For a club of Liverpool’s standing, this season is nothing short of a disaster. Normally for an elite side, the manager’s job would be at risk after such an alarming drop-off. So why is nobody talking about Klopp losing his job?
This crucial stage of this season has seen multiple clubs evaluate their coaches. Several Premier League managers have just been let go, including Chelsea’s Graham Potter, Antonio Conte of Tottenham Hotspur and Leicester City boss Brendan Rodgers. But that sort of talk has never really taken hold at Anfield. The furthest it has got is people openly wondering when Klopp himself might choose to leave.
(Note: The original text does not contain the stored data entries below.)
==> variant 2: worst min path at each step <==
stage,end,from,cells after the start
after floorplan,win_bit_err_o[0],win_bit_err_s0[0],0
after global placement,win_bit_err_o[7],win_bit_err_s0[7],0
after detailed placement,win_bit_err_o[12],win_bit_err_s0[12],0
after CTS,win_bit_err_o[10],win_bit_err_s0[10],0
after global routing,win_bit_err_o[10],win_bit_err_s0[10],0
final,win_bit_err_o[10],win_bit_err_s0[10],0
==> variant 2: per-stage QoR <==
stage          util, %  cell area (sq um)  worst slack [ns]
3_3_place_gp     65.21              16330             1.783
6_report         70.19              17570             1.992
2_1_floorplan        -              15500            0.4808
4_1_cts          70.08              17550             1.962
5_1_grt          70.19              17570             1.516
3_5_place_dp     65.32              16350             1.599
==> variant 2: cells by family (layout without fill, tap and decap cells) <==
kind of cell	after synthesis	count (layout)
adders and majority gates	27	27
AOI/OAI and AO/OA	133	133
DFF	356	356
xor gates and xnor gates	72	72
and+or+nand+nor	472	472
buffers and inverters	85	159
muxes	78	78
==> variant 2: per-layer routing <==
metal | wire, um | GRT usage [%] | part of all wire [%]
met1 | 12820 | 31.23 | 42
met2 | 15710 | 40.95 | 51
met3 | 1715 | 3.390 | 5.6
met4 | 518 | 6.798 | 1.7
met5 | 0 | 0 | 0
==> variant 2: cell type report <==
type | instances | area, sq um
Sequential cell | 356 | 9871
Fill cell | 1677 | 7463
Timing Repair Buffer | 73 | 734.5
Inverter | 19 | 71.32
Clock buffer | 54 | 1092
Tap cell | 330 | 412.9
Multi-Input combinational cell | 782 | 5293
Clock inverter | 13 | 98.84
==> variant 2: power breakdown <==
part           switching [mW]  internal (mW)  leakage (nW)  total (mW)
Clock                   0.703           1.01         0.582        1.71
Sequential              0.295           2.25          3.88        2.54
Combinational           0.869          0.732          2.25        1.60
### config.mk
export PLATFORM = sky130hd
export DESIGN_NAME = rotator_hex_display
export DESIGN_NICKNAME = d
export VERILOG_FILES = /design/src/rtl/rotator_hex_display_pkg.sv /design/src/rtl/rotator_hex_display_hex_to_seg7.sv /design/src/rtl/rotator_hex_display.sv
export SDC_FILE = /design/constraint.sdc
export NUM_CORES = 1
export LEC_CHECK = 0
export CORE_ASPECT_RATIO = 1.75
export CORE_UTILIZATION = 55
export CTS_CLUSTER_SIZE = 8
export DETAILED_ROUTE_END_ITERATION = 10
export DONT_BUFFER_PORTS = 1
export MAX_ROUTING_LAYER = met4
export PLACE_DENSITY = 0.72
export SLEW_MARGIN = 30
export SYNTH_ARGS = -nofsm -noshare
export SYNTH_HDL_FRONTEND = slang
export SYNTH_SLANG_ARGS = --single-unit
### constraint.sdc
create_clock -name clk -period 3.1 [get_ports clk]
set_input_delay 0.62 -clock clk [delete_from_list [all_inputs] [get_ports clk]]
set_output_delay 0.62 -clock clk [all_outputs]
set_load 0.03 [all_outputs]
### src/rtl/rotator_hex_display_pkg.sv
// Shared slot type, seven-segment glyph constants and blank patterns for the
// rotator hex display.
package rotator_hex_display_pkg;

    typedef enum logic [1:0] {
        DIG0 = 2'd0,
        DIG1 = 2'd1,
        DIG2 = 2'd2
    } slot_e;

    // Active-high gfedcba glyphs for hex digits 0..F.
    localparam logic [6:0] HEX_GLYPH [16] = '{
        7'h3F, 7'h06, 7'h5B, 7'h4F,
        7'h66, 7'h6D, 7'h7D, 7'h07,
        7'h7F, 7'h6F, 7'h77, 7'h7C,
        7'h39, 7'h5E, 7'h79, 7'h71
    };

    localparam logic [6:0] GLYPH_R   = 7'h50;  // segments e, g
    localparam logic [6:0] GLYPH_L   = 7'h38;  // segments d, e, f
    localparam logic [7:0] SEG_BLANK = 8'hFF;
    localparam logic [2:0] AN_BLANK  = 3'b111;

    function automatic logic [2:0] slot_anode(input slot_e slot);
        case (slot)
            DIG1:    return 3'b101;
            DIG2:    return 3'b011;
            default: return 3'b110;
        endcase
    endfunction

endpackage

### src/rtl/rotator_hex_display_hex_to_seg7.sv
// Combinational 4-bit to seven-segment glyph decoder (active-high gfedcba).
module hex_to_seg7
    import rotator_hex_display_pkg::*;
(
    input  logic [3:0] nibble_i,
    output logic [6:0] glyph_o
);

    assign glyph_o = HEX_GLYPH[nibble_i];

endmodule

### src/rtl/rotator_hex_display.sv
// Scanned 3-digit seven-segment driver: two hex digits of the rotator result
// plus a direction letter, snapshotted once per frame to avoid tearing.
module rotator_hex_display
    import rotator_hex_display_pkg::*;
#(
    parameter int DIV_COUNT    = 12000,
    parameter int BLANK_CYCLES = 4
) (
    input  logic       clk,
    input  logic       reset,
    input  logic [7:0] value,
    input  logic       dir,
    input  logic       hold,
    output logic [7:0] seg,
    output logic [2:0] an
);

    localparam int DIV_W = (DIV_COUNT > 1) ? $clog2(DIV_COUNT) : 1;
    localparam logic [DIV_W-1:0] DIV_LAST  = DIV_W'(DIV_COUNT - 1);
    localparam logic [DIV_W-1:0] BLANK_END = DIV_W'(BLANK_CYCLES);

    logic [DIV_W-1:0] div_q, div_d;
    slot_e            slot_q, slot_d;
    logic [7:0]       snap_val_q, snap_val_d;
    logic             snap_dir_q, snap_dir_d;
    logic             snap_hold_q, snap_hold_d;
    logic             load_pending_q, load_pending_d;
    logic [7:0]       seg_q, seg_d;
    logic [2:0]       an_q, an_d;

    logic       slot_tick;
    logic       load;
    logic       blank;
    logic       dp;
    logic [3:0] nibble;
    logic [6:0] hex_glyph;
    logic [6:0] glyph;

    assign slot_tick = (div_q == DIV_LAST);
    assign load      = load_pending_q | (slot_tick & (slot_q == DIG2));
    assign blank     = (div_q < BLANK_END);
    assign nibble    = (slot_q == DIG1) ? snap_val_q[7:4] : snap_val_q[3:0];

    hex_to_seg7 u_hex_to_seg7 (
        .nibble_i (nibble),
        .glyph_o  (hex_glyph)
    );

    always_comb begin
        // NOTE: every variable gets a default before any branch, so no path can infer a latch.
        div_d          = slot_tick ? '0 : div_q + 1'b1;
        slot_d         = slot_q;
        snap_val_d     = snap_val_q;
        snap_dir_d     = snap_dir_q;
        snap_hold_d    = snap_hold_q;
        load_pending_d = load_pending_q;

        if (slot_tick) begin
            case (slot_q)
                DIG0:    slot_d = DIG1;
                DIG1:    slot_d = DIG2;
                default: slot_d = DIG0;
            endcase
        end

        // A held load still latches the hold flag, so dp and freeze switch together.
        if (load) begin
            load_pending_d = 1'b0;
            snap_hold_d    = hold;
            if (!hold) begin
                snap_val_d = value;
                snap_dir_d = dir;
            end
        end
    end

    always_comb begin
        glyph = hex_glyph;
        dp    = 1'b0;
        if (slot_q == DIG2) begin
            glyph = snap_dir_q ? GLYPH_R : GLYPH_L;
            dp    = snap_hold_q;
        end
        seg_d = blank ? SEG_BLANK : ~{dp, glyph};
        an_d  = blank ? AN_BLANK  : slot_anode(slot_q);
    end

    always_ff @(posedge clk) begin
        // NOTE: state registers use non-blocking assignments so every register samples pre-edge values.
        if (reset) begin
            div_q          <= '0;
            slot_q         <= DIG0;
            snap_val_q     <= '0;
            snap_dir_q     <= 1'b0;
            snap_hold_q    <= 1'b0;
            load_pending_q <= 1'b1;
            seg_q          <= SEG_BLANK;
            an_q           <= AN_BLANK;
        end else begin
            div_q          <= div_d;
            slot_q         <= slot_d;
            snap_val_q     <= snap_val_d;
            snap_dir_q     <= snap_dir_d;
            snap_hold_q    <= snap_hold_d;
            load_pending_q <= load_pending_d;
            seg_q          <= seg_d;
            an_q           <= an_d;
        end
    end

    assign seg = seg_q;
    assign an  = an_q;

endmodule
$ cat src/rtl/mmio_port_unit.sv
// MMIO peripheral for the MIPS MEM stage: output port, synchronized input port with
// sticky rising-edge flags, and a countdown timer with a sticky expiry flag.
module mmio_port_unit #(
    parameter logic [31:0] BASE_ADDR = 32'h1001_1000
) (
    input  logic        clk,
    input  logic        reset,
    input  logic [31:0] Address,
    input  logic [31:0] WriteData,
    input  logic        MemWrite,
    input  logic        MemRead,
    input  logic [7:0]  PortIn,
    output logic        Hit,
    output logic [31:0] ReadData,
    output logic [31:0] PortOut,
    output logic        TimerIRQ
);

    localparam logic [2:0] OFF_PORT_OUT = 3'd0;
    localparam logic [2:0] OFF_PORT_IN  = 3'd1;
    localparam logic [2:0] OFF_EDGE     = 3'd2;
    localparam logic [2:0] OFF_TIMER    = 3'd3;
    localparam logic [2:0] OFF_STATUS   = 3'd4;

    logic [31:0] r_port_out;
    logic [31:0] r_count;
    logic [7:0]  r_sync1;
    logic [7:0]  r_sync2;
    logic [7:0]  r_sync3;
    logic [7:0]  r_flags;
    logic        r_expired;

    logic        w_hit;
    logic [2:0]  w_off;
    logic        w_wr;
    logic        w_rd;
    logic        w_port_out_wr;
    logic        w_timer_wr;
    logic        w_edge_clr;
    logic        w_status_clr;
    logic        w_expire_set;
    logic [7:0]  w_new_edges;
    logic        w_unused_addr;

    assign w_hit         = (Address[31:5] == BASE_ADDR[31:5]);
    assign w_off         = Address[4:2];
    assign w_unused_addr = &{1'b0, Address[1:0]};
    assign w_wr          = w_hit & MemWrite;
    assign w_rd          = w_hit & MemRead;

    assign w_port_out_wr = w_wr && (w_off == OFF_PORT_OUT);
    assign w_timer_wr    = w_wr && (w_off == OFF_TIMER);
    assign w_edge_clr    = w_rd && (w_off == OFF_EDGE);
    assign w_status_clr  = w_rd && (w_off == OFF_STATUS);

    // A TIMER write in the terminal cycle reloads instead of expiring.
    assign w_expire_set  = !w_timer_wr && (r_count == 32'd1);
    assign w_new_edges   = r_sync2 & ~r_sync3;

    // NOTE: sequential state uses non-blocking assignments so every flop samples pre-edge values.
    always_ff @(posedge clk or posedge reset) begin
        if (reset) begin
            r_port_out <= 32'd0;
        end else if (w_port_out_wr) begin
            r_port_out <= WriteData;
        end
    end

    always_ff @(posedge clk or posedge reset) begin
        if (reset) begin
            r_sync1 <= 8'd0;
            r_sync2 <= 8'd0;
            r_sync3 <= 8'd0;
        end else begin
            r_sync1 <= PortIn;
            r_sync2 <= r_sync1;
            r_sync3 <= r_sync2;
        end
    end

    // Set wins over read-to-clear for both sticky registers.
    always_ff @(posedge clk or posedge reset) begin
        if (reset) begin
            r_flags <= 8'd0;
        end else begin
            r_flags <= (w_edge_clr ? 8'd0 : r_flags) | w_new_edges;
        end
    end

    always_ff @(posedge clk or posedge reset) begin
        if (reset) begin
            r_count <= 32'd0;
        end else if (w_timer_wr) begin
            r_count <= WriteData;
        end else if (r_count != 32'd0) begin
            r_count <= r_count - 32'd1;
        end
    end

    always_ff @(posedge clk or posedge reset) begin
        if (reset) begin
            r_expired <= 1'b0;
        end else begin
            r_expired <= (r_expired & ~w_status_clr) | w_expire_set;
        end
    end

    // NOTE: ReadData gets a default before the case so no latch is inferred for unlisted offsets.
    always_comb begin
        ReadData = 32'd0;
        if (w_hit) begin
            case (w_off)
                OFF_PORT_OUT: ReadData = r_port_out;
                OFF_PORT_IN:  ReadData = {24'd0, r_sync2};
                OFF_EDGE:     ReadData = {24'd0, r_flags};
                OFF_TIMER:    ReadData = r_count;
                OFF_STATUS:   ReadData = {31'd0, r_expired};
                default:      ReadData = 32'd0;
            endcase
        end
    end

    assign Hit      = w_hit;
    assign PortOut  = r_port_out;
    assign TimerIRQ = r_expired;

endmodule
$ cat config.mk
export PLATFORM = sky130hd
export DESIGN_NAME = mmio_port_unit
export DESIGN_NICKNAME = d
export VERILOG_FILES = /design/src/rtl/mmio_port_unit.sv
export SDC_FILE = /design/constraint.sdc
export NUM_CORES = 1
export LEC_CHECK = 0
export CAP_MARGIN = 30
export CORE_MARGIN = 2
export CORE_UTILIZATION = 43
export DETAILED_ROUTE_END_ITERATION = 7
export MAX_ROUTING_LAYER = met4
export PLACE_DENSITY = 0.74
export SLEW_MARGIN = 20
export SYNTH_ARGS = -nofsm -noshare
export SYNTH_HDL_FRONTEND = slang
export SYNTH_SLANG_ARGS = --single-unit
$ cat constraint.sdc
create_clock -name clk -period 8 [get_ports clk]
set_clock_uncertainty 0.1 [all_clocks]
set_input_delay 1.6 -clock clk [delete_from_list [all_inputs] [get_ports clk]]
set_output_delay 1.6 -clock clk [all_outputs]
set_load 0.02 [all_outputs]
## Word-level counts from Yosys, hierarchy flattened

Cells that the tools add are included.

| word-level totals | value |
|---|---|
| flip-flop bits (word level) | 97 |
| output and inout port bits | 66 |
| logic and storage cells | 36 |

| operators by class | value |
|---|---|
| add/sub/neg operators | 1 |
| equal/unequal tests | 6 |
| muxes and demuxes | 5 |
| bitwise operators | 8 |
| reductions and logical operators | 9 |

Operators by type and width:

| kind | count |
|---|---|
| 32-bit case mux with 5 select lines | 1 |
| 32-bit two-way mux | 3 |
| 32-bit by 1-bit == test with 1-bit output, second input constant | 1 |
| 32-bit nonzero test | 1 |
| 32-bit by 1-bit subtractor with 32-bit output, second input constant | 1 |
| 27-bit by 24-bit == test with 1-bit output, second input constant | 1 |
| 8-bit AND | 1 |
| 8-bit two-way mux | 1 |
| 8-bit inverter | 1 |
| 8-bit bitwise OR | 1 |
| 3-bit by 2-bit == test with 1-bit output, second input constant | 2 |
| 1-bit logical AND | 5 |
| 1-bit AND | 3 |
| 3-bit by 1-bit == test with 1-bit output, second input constant | 1 |
| 3-bit == test, second input constant | 1 |
| 3-bit logical NOT | 1 |
| 2-bit nonzero test | 1 |
| 1-bit logical NOT | 1 |
| 1-bit inverter | 1 |
| 1-bit bitwise OR | 1 |

## Longest topological paths before layout

| depth | value |
|---|---|
| depth after elaboration | 6 |
| gate-level depth with buffers | 10 |
| gate-level depth less buffers | 8 |

## Worst setup path after synthesis

Ideal clock, no wire load.

| timing | value |
|---|---|
| path type | input port to output port |
| start point | input Address[18] |
| end point | output ReadData[11] |
| data arrival time | 3235 ps |
| path slack | 3065 ps |
| stages on the path | 6 |
| path through | nor4b_1 -> nand4_1 -> nor2_1 -> nand2_1 -> buf_1 -> nor2_1 |

| between the ends | value |
|---|---|
| word-level cells in the longest chain between the ends | 2 |

RTL lines:

| item | RTL line | source |
|---|---|---|
| start: declaration | 8 | `input logic [31:0] Address,` |
| 27-bit by 24-bit == test with 1-bit output | 45 | `assign w_hit = (Address[31:5] == BASE_ADDR[31:5]);` |
| net Hit | 13 | `output logic Hit,` |
| 32-bit two-way mux | 111 | `if (w_hit) begin` |
| end: declaration | 14 | `output logic [31:0] ReadData,` |

The timed path passes the listed nets, and every way through them passes these cells.

## Worst setup path after layout

| timing | value |
|---|---|
| start point | input Address[2] |
| end point | output ReadData[30] |

| between the ends | value |
|---|---|
| word-level cells in the longest chain between the ends | 3 |
| elaborated cells between the ends (all ways) | 7 |
| those cells by class | 4 x eq/ne; 2 x mux; 1 x reduce/logical |

RTL lines:

| item | RTL line | source |
|---|---|---|
| 3-bit == test, or another cell as far along | 112 | `case (w_off)` |
| 32-bit case mux with 5 select lines * | 112 |  |
| 32-bit two-way mux * | 111 |  |

Every way passes the cells marked *; elsewhere a longest branch is shown, timed or not.

==> flow_summary_export.csv <==
group,metric,value,unit
logic_synthesis,synth-async-reset-ratio,1.00,
floorplan,core_area,0.0107,mm2
sta,hold_viol_final,0,
sta,fin_ws,1.89,ns
hold_path,hp-start,"r_sync1[5]",
critical_path,crit_path_end,"ReadData[30]",
floorplan,rows,38,
sta,max_slew_margin,0.408,
cts,ctsHoldBuffers,0,
critical_path,startpoint_type,"input port",
logic_synthesis,syn-num-nets,555,
route,viasPerCell,5.50,
power,ir_worst_vdd,68.4,uV
sta,fmax,164,MHz
placement,pre_cts_ws,1.91,ns
logic_synthesis,ys_ff_latch,97,
route,drt_iter0_drc,202,
placement,dp_hpwl,8900,um
sta,period_minus_slack,6.11,ns
power,p_leak,2.50,nW
finish,final_layout_size_suffix_gt1_frac,0.106,
global_route,grt_pass1_vias,4049,
route,drtPass1Iterations,5,
critical_path,required,6.30,ns
hold_path,hp-class,"flop to flop",
finish,fillers,966,
cts,clkTransAtPathRegs,0.09,ns
sta,min_period_over_period,0.763,
route,ant_nets,0,
critical_path,critPathCaptureType,"output pin",
placement,placed_area,0.00622,mm2
run_status,outcome,"complete, no violations",
finish,fin_area,0.00640,mm2
sta,finalSetupViolCount,0,
floorplan,die_area,0.0118,mm2
cts,htreeDepth,3,
critical_path,arrival,4.41,ns
run,maxCapViolations,0,
finish,multi_input_area,0.00213,mm2
sta,maxSlewViolCount,0,
critical_path,reg2reg_from,"r_count[6]",
logic_synthesis,avgSynthCellArea,9.85,um2
placement,place_congestion,0.837,
route,drc_errors,0,
critical_path,crit_slowest_cell,"clkdlybuf4s50_1",
power,p_per_area,135,mW/mm2
logic_synthesis,post-synth-top-count-cell,"dfrtp_1",
cts,clock_tree.root_cell,"clkbuf_8",
critical_path,crit_top_cell,"clkdlybuf4s50_1",
critical_path,crit_start,"Address[2]",
route,routed-via-count,4133,
floorplan,initial_utilization,0.437,
logic_synthesis,seq_area_frac_synth,0.517,
cts,clockBufferDepth,2,
cts,post-cts-setup-buffers,0,
global_route,grt_max_degree,57,
logic_synthesis,ys_top_cells_by_area,"dfrtp_1, mux2_2, nor2_1",
floorplan,die_w,109,um
logic_synthesis,synth_top_area_share,0.517,
route,drt_wl_total,12800,um
logic_synthesis,synth_area,0.00470,mm2
sta,setup_tns,0,ns
critical_path,path_buf_inv,3,
cts,ctsResizeCount,0,
global_route,grt_antenna_before_repair,0,
critical_path,cp_top_family,"buffers and inverters",
finish,final_net_count,686,
power,power,0.862,mW
sta,worstMarginPinSlew,0.886,ns
critical_path,regToRegSetupSlack,4.88,ns
cts,clk_latency,0.38,ns
global_route,overflow,0,
logic_synthesis,synthDistinctLibCells,43,
critical_path,reg2reg_to,"r_count[28]",
floorplan,io-pin-count,142,
global_route,grt_pass1_wl,20200,um
cts,clock_sinks,97,
logic_synthesis,yosysTopAreaCell,"dfrtp_1",
cts,cts_tree,"built",
placement,portBuffers,139,
critical_path,cpPeakStageDelay,0.95,ns
critical_path,worstSetupPathType,"input port to output pin",
logic_synthesis,synth_ff_type,"dfrtp_1",
floorplan,die_h,109,um
finish,area_growth,36.2,%
cts,cts_made_buffers,9,
logic_synthesis,postSynthCellCount,477,
critical_path,crit_cells,7,
sta,rsz0062_at_grt,"no",
critical_path,ff2ff_path_depth,6,
critical_path,cp_cell_sequence,"clkdlybuf4s50_1 -> and2_1 -> nor2b_2 -> buf_4 -> a22oi_1 -> nor2_1 -> clkdlybuf4s50_1",
critical_path,cp_max_fo,26,
finish,num_antenna_cells,0,
route,wl_per_cell,17.0,um
finish,regArea,0.00243,mm2
logic_synthesis,synthTopCellsByCount,"dfrtp_1, nor2_1, nand2_1, mux2_2, a21oi_1",
logic_synthesis,synth_edf_count,0,
logic_synthesis,yosysWarnings,0,
global_route,grt_usage,0.230,
## registers in the layout, indices dropped and copies added (netlist names)
register and flops:
r_sync3 8, TimerIRQ 1, r_flags 8, r_sync2 8, PortOut 32, r_sync1 8
r_count 32
## final cells by class
type | instances | area share
clock inverters | 5 | 0.00489
flip-flops and latches | 97 | 0.379
well taps | 140 | 0.0274
repair buffers | 147 | 0.226
multi-input cells | 340 | 0.333
inverters | 13 | 0.00802
clock buffers | 10 | 0.0215
## cells in the final DEF (no fill, tap or decap), drive strengths merged, types with 2 or more instances in the layout
cell type	instances
o31ai	9
inv	14
or3	4
a211oi	3
a21oi	29
mux2i	7
o21a	4
a31oi	2
buf	7
xor2	3
nand3	13
o21ai	23
or4	12
mux2	34
ha	2
clkdlybuf4s50	139
a21o	2
nor4b	5
nand2	37
nor2	67
and2	2
clkbuf	11
o31a	2
nand4	4
dfrtp	97
nor4	10
clkinv	3
nor3	18
a22oi	25
xnor2	11
## cell families (layout without fill, tap and decap cells)
family / after synthesis / after routing / share of synthesized area
muxes: 41 / 41 / 0.0964
DFF: 97 / 97 / 0.517
xor gates and xnor gates: 14 / 14 / 0.0261
and+or+nand+nor: 180 / 180 / 0.185
AOI/OAI and AO/OA: 103 / 103 / 0.138
adders and majority gates: 2 / 2 / 0.00533
buffers and inverters: 40 / 175 / 0.0325
## worst reg2reg max path: cells and delay by family (launching register included)
family | cells | cell delay [ns]
AND/OR/NAND/NOR | 4 | 2.20
flip-flops | 1 | 0.44
AO/OA/AOI/OAI | 2 | 0.33
## routing by layer
metal  GRT usage  part of all wire  wire length, um
met4      0.0907             0.017              212
met1       0.301              0.43             5520
met2       0.361              0.48             6110
met3      0.0344             0.072              921
met5           -                 0                0
## how the worst min path moves through the flow
stage                       to  slack, ns  cells past startpoint
global route        r_sync2[6]       0.27                      0
global placement    r_sync2[0]       0.24                      0
detailed placement  r_sync2[4]       0.24                      0
finish              r_sync2[5]       0.26                      0
CTS                 r_sync2[1]       0.26                      0
floorplan           r_sync2[0]       0.23                      0
## power breakdown
group	total, mW	switching, mW	internal (mW)
Clock	0.292	0.173	0.119
Combinational	0.0709	0.0311	0.0398
Sequential	0.498	0.00247	0.496
Total	0.862	0.207	0.655
## metrics by stage
stage | utilization | hold WS (ns) | cells
floorplan | - | 0.231 | 477
CTS | 0.594 | 0.255 | 750
detailed placement | 0.579 | 0.237 | 735
global route | 0.595 | 0.267 | 752
finish | 0.595 | 0.256 | 752
global placement | 0.578 | 0.235 | 735
Note: power is estimated with default switching activity, not from simulation.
It is a clemency Klopp has earned of course. A trophy cabinet that includes the Premier League, Champions League, FA Cup, EFL Cup and Club World Cup deserves the utmost respect. Comfortably the greatest Liverpool manager of the Premier League era, Klopp is not the sort of figure you dispense with without significant deliberation. But is that deliberation taking place inside the walls of Liverpool’s Melwood training complex?
What seems more likely is that Klopp will be backed to complete a rebuild. This season has been tough but there are explanations for that that extend beyond the manager. The midfield is understrength and the owners need to put their hands in their pockets to change that. The likes of Jordan Henderson, Thiago and James Milner are being allowed to grow old together while the next generation, like Curtis Jones and Harvey Elliott, isn’t quite at the elite level needed to replace them. They may get there of course, but in order to return Liverpool to their recent heights, Klopp needs midfielders in their prime.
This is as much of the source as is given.